Why do people think that their personal philosophy is relevant to science?
But if they challenge you to show that your philosophies have any scientific merit, then they are still being scientists.

Why are so many papers "wrong", and how do they get past the referees?

But that is why different philosophies are directly relevant to science.
Where else do new concepts about the fundamental nature of reality come from but from differing views or “scientific religions” (small “r” as distinct from large “R” of theological or spiritual “Religions”).

“get past the referees”
– It is not the job of referees to decide if the philosophic belief that might be contained within an idea; it is actually a problem that they often do reject scientific doctrine not in line with their own even if the ideas in the papaer may be workable.
Their job is to evaluate if the ideas might be useful and are clear and logical enough that others can evaluate them (pro or con) in scientifically productive ways.
They are not intended to sit in judgement.
And papers shouldn’t be considered Right or even Accurate because they are published, only useful.

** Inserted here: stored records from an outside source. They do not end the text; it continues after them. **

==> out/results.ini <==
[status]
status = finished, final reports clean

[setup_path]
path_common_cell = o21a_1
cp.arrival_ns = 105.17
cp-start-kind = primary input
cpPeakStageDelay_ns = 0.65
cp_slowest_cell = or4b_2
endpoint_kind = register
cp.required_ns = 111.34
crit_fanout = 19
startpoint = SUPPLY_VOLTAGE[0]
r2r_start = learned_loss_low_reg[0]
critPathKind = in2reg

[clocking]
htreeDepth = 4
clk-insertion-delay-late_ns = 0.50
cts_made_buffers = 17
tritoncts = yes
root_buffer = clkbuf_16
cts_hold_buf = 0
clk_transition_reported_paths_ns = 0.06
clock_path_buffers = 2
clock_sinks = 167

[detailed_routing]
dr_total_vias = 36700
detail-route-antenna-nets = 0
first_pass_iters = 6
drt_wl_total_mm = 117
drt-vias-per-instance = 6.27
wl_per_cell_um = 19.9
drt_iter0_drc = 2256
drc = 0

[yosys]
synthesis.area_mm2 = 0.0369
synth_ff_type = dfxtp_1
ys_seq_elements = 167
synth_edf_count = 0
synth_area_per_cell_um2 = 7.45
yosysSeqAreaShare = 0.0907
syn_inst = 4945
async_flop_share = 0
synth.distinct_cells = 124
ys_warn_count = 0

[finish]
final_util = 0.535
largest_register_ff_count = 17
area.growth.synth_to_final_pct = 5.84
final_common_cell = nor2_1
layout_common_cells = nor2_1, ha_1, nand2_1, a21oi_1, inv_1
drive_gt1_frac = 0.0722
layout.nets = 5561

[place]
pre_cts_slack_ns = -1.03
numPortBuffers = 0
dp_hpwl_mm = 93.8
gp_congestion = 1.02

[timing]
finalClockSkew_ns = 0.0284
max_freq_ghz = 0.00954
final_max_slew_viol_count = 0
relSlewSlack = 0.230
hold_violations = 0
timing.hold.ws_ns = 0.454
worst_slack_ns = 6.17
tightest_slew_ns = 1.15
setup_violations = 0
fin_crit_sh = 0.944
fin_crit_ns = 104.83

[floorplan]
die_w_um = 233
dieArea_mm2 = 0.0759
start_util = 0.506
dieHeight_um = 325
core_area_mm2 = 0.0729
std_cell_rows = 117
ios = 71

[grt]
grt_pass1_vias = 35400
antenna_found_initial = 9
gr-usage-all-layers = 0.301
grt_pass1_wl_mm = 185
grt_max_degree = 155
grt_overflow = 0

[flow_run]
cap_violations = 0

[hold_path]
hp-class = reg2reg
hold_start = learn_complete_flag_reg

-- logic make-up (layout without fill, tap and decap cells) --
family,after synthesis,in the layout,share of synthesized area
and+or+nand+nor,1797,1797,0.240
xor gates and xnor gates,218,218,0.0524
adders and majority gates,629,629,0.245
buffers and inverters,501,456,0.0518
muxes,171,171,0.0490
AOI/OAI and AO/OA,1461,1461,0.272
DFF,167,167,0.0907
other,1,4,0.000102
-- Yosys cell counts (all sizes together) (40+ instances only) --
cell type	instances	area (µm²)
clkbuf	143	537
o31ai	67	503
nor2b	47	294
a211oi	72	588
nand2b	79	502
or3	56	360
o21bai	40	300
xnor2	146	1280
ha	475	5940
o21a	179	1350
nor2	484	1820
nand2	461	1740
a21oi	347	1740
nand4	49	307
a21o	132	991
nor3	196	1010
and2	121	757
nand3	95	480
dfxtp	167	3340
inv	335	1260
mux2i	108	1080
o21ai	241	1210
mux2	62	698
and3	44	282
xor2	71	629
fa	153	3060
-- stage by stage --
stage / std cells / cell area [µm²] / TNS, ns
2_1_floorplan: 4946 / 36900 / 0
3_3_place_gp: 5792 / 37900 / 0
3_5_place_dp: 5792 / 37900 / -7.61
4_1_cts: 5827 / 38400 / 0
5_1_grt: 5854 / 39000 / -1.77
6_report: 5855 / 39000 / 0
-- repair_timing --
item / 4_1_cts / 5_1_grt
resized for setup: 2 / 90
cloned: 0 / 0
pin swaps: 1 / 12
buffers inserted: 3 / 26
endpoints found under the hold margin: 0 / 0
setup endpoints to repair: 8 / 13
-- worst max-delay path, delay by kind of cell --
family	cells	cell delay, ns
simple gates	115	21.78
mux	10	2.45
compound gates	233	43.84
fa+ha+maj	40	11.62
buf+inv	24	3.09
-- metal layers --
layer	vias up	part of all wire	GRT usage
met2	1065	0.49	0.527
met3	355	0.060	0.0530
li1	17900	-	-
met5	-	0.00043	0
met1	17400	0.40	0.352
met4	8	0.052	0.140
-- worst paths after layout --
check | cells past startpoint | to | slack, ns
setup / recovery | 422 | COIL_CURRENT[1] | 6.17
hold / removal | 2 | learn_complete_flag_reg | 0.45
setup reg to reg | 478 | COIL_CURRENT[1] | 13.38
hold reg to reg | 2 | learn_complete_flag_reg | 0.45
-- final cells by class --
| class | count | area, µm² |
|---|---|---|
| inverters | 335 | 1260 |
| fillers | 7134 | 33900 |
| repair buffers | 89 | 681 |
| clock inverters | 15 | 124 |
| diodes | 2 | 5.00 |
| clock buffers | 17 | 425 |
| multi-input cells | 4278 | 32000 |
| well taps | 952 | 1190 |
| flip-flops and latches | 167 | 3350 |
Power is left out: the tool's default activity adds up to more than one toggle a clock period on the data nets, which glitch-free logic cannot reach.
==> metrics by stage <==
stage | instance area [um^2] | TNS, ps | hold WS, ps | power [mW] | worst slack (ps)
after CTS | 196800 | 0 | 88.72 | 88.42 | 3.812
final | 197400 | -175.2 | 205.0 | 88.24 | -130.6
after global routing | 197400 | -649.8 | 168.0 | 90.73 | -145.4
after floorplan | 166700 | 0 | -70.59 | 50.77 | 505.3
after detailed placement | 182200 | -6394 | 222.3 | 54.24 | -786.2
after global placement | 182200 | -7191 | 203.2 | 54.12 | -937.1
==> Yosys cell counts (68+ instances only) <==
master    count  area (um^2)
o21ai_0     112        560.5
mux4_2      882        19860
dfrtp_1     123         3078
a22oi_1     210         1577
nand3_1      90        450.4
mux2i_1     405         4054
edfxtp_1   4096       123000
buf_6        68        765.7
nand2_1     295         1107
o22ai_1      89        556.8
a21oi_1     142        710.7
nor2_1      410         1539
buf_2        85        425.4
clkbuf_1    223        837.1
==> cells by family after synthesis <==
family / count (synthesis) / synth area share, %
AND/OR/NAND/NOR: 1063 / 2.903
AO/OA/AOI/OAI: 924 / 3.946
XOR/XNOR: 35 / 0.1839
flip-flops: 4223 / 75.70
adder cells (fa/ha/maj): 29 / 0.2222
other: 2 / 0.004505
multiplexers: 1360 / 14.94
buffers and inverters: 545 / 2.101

For example there are several models proposed for an atom (cubic, plum-pudding, Saturnian, Rutherford, Bohr) using any of those is not a disqualification for a paper; Only that the ideas and how they are used may actually be useful in the context of the paper.
For example, Bohr circular orbits in the Bohr Atom is well understood to be wrong and an incorrect description of atomic structure. But even modern papers still use Bohr circular orbits as an analogy of reality that accurately helps describe fundamental elements of nature such as the fine structure constant.

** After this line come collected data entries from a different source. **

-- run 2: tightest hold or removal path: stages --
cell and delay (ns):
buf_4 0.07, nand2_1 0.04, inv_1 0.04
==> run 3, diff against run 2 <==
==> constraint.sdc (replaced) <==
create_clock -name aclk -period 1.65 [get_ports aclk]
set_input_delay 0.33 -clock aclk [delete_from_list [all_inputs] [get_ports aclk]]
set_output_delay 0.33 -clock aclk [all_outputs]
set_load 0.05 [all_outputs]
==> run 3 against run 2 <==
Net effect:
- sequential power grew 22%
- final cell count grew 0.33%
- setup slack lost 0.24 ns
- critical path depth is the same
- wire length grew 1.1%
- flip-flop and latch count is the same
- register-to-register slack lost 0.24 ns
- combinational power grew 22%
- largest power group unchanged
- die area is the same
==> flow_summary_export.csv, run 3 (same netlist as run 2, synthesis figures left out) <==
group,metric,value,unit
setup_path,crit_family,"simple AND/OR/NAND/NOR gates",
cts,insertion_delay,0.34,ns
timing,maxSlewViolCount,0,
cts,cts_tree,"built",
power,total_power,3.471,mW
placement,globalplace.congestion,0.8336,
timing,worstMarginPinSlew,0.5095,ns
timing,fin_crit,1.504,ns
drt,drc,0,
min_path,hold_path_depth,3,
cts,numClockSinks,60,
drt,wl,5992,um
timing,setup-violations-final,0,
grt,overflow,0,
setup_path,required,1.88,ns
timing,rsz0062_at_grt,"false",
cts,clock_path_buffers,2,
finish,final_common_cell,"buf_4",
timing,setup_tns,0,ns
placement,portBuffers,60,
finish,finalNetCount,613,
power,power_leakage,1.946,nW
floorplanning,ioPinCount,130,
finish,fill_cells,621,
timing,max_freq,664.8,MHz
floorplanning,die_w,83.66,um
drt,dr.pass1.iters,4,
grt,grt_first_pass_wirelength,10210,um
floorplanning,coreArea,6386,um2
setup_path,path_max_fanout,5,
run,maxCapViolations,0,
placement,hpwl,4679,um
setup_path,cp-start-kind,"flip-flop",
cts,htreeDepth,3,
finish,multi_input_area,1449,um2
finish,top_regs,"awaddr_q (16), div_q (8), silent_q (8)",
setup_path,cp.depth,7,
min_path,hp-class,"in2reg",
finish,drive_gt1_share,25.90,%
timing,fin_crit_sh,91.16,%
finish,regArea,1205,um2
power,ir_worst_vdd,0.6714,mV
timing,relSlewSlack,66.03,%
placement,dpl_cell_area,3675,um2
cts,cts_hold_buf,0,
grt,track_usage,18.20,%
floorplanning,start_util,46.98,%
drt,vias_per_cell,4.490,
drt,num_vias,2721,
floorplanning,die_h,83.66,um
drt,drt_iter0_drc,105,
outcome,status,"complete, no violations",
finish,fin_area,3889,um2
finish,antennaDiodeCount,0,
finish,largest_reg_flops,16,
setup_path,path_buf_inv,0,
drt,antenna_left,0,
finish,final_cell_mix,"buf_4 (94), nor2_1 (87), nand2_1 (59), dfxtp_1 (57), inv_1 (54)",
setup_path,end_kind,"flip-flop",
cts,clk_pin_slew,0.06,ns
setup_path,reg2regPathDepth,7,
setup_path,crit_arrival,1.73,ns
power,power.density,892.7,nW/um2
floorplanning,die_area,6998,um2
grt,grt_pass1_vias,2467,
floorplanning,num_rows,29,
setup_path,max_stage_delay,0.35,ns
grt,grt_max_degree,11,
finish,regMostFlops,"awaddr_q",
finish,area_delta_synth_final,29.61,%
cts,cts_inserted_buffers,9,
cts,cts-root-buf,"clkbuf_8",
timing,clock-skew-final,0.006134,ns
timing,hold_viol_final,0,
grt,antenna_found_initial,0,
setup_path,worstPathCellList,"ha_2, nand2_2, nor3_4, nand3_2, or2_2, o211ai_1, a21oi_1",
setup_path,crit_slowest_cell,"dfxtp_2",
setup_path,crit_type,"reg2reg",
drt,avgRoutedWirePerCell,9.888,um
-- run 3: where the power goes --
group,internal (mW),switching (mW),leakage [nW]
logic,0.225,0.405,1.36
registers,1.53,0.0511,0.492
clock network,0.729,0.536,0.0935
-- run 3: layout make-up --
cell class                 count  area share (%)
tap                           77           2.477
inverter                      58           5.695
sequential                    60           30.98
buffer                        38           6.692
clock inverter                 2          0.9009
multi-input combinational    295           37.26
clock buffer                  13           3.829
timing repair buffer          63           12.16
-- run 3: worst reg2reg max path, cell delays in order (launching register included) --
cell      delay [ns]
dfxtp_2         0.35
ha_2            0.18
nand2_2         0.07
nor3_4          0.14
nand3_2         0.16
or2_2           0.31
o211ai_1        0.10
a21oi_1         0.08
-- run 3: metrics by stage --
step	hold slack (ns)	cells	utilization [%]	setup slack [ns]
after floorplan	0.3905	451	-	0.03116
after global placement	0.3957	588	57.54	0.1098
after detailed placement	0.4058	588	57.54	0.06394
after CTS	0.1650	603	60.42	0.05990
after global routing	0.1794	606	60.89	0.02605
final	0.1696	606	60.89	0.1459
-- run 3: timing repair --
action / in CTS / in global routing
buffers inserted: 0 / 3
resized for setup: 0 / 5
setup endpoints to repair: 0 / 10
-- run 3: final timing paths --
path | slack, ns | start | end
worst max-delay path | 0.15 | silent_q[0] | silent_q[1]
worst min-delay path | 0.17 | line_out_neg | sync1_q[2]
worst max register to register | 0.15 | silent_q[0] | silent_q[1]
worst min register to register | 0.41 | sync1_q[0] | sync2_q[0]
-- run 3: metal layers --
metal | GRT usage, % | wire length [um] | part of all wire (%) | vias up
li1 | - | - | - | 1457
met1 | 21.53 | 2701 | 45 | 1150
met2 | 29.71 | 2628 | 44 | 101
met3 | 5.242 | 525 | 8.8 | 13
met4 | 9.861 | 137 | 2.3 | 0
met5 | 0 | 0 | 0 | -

I don’t think the current scientific consensus that these atomic models are ‘wrong’ yet some remain useful as scientific analogies of reality, will ever change to declare one of them as a correct and complete description of atomic structure.

In the same way I believe QM will always serve as an accurate analogy of reality but someday we will be able to demonstrate that QM and Bohr as wrong to consider it a complete description of reality.

Is a water wave irreversible? Watch what happens when you dip your finger in the exact center of a coffee cup.

Time reversibility is different from super-determinism, but it would seem to have a lot to do with information conservation.

But it does not explain what HUP is, it only gives an analogy of it. And the water wave is not reversable, regardless of appearence. Sure you can even remove your finger with perfect timing so as to make the water ‘feel’ it returned the energy that first created the waves to attempt to leave the water perfectly flat as if the finger never touched the water. But an incorrect analogy of nature because it is incomplete; a detailed snapshot of a little wave approaching your finger will show it does not reconstruct and conserve the information contained in the snapshot taken of the apparently identical looking wave departing your finger a moment ago. Individual particles of water and items of fluff floating on the water are rearranged as dispersion has moved them to new locations.
This like many other examples support HUP & the one way direction of thermodynamic entropy, and tells me that “information conservation” should not be considered a requirement of reality.

And IMO HUP defines QM as not requiring information conservation. To the extent that some issue refereed papers stating otherwise; I’ve not seen any give satisfactory detail on how information is conserved from the past anywhere in nature, without nature propagating a Super-deterministic future. HUP says no to both.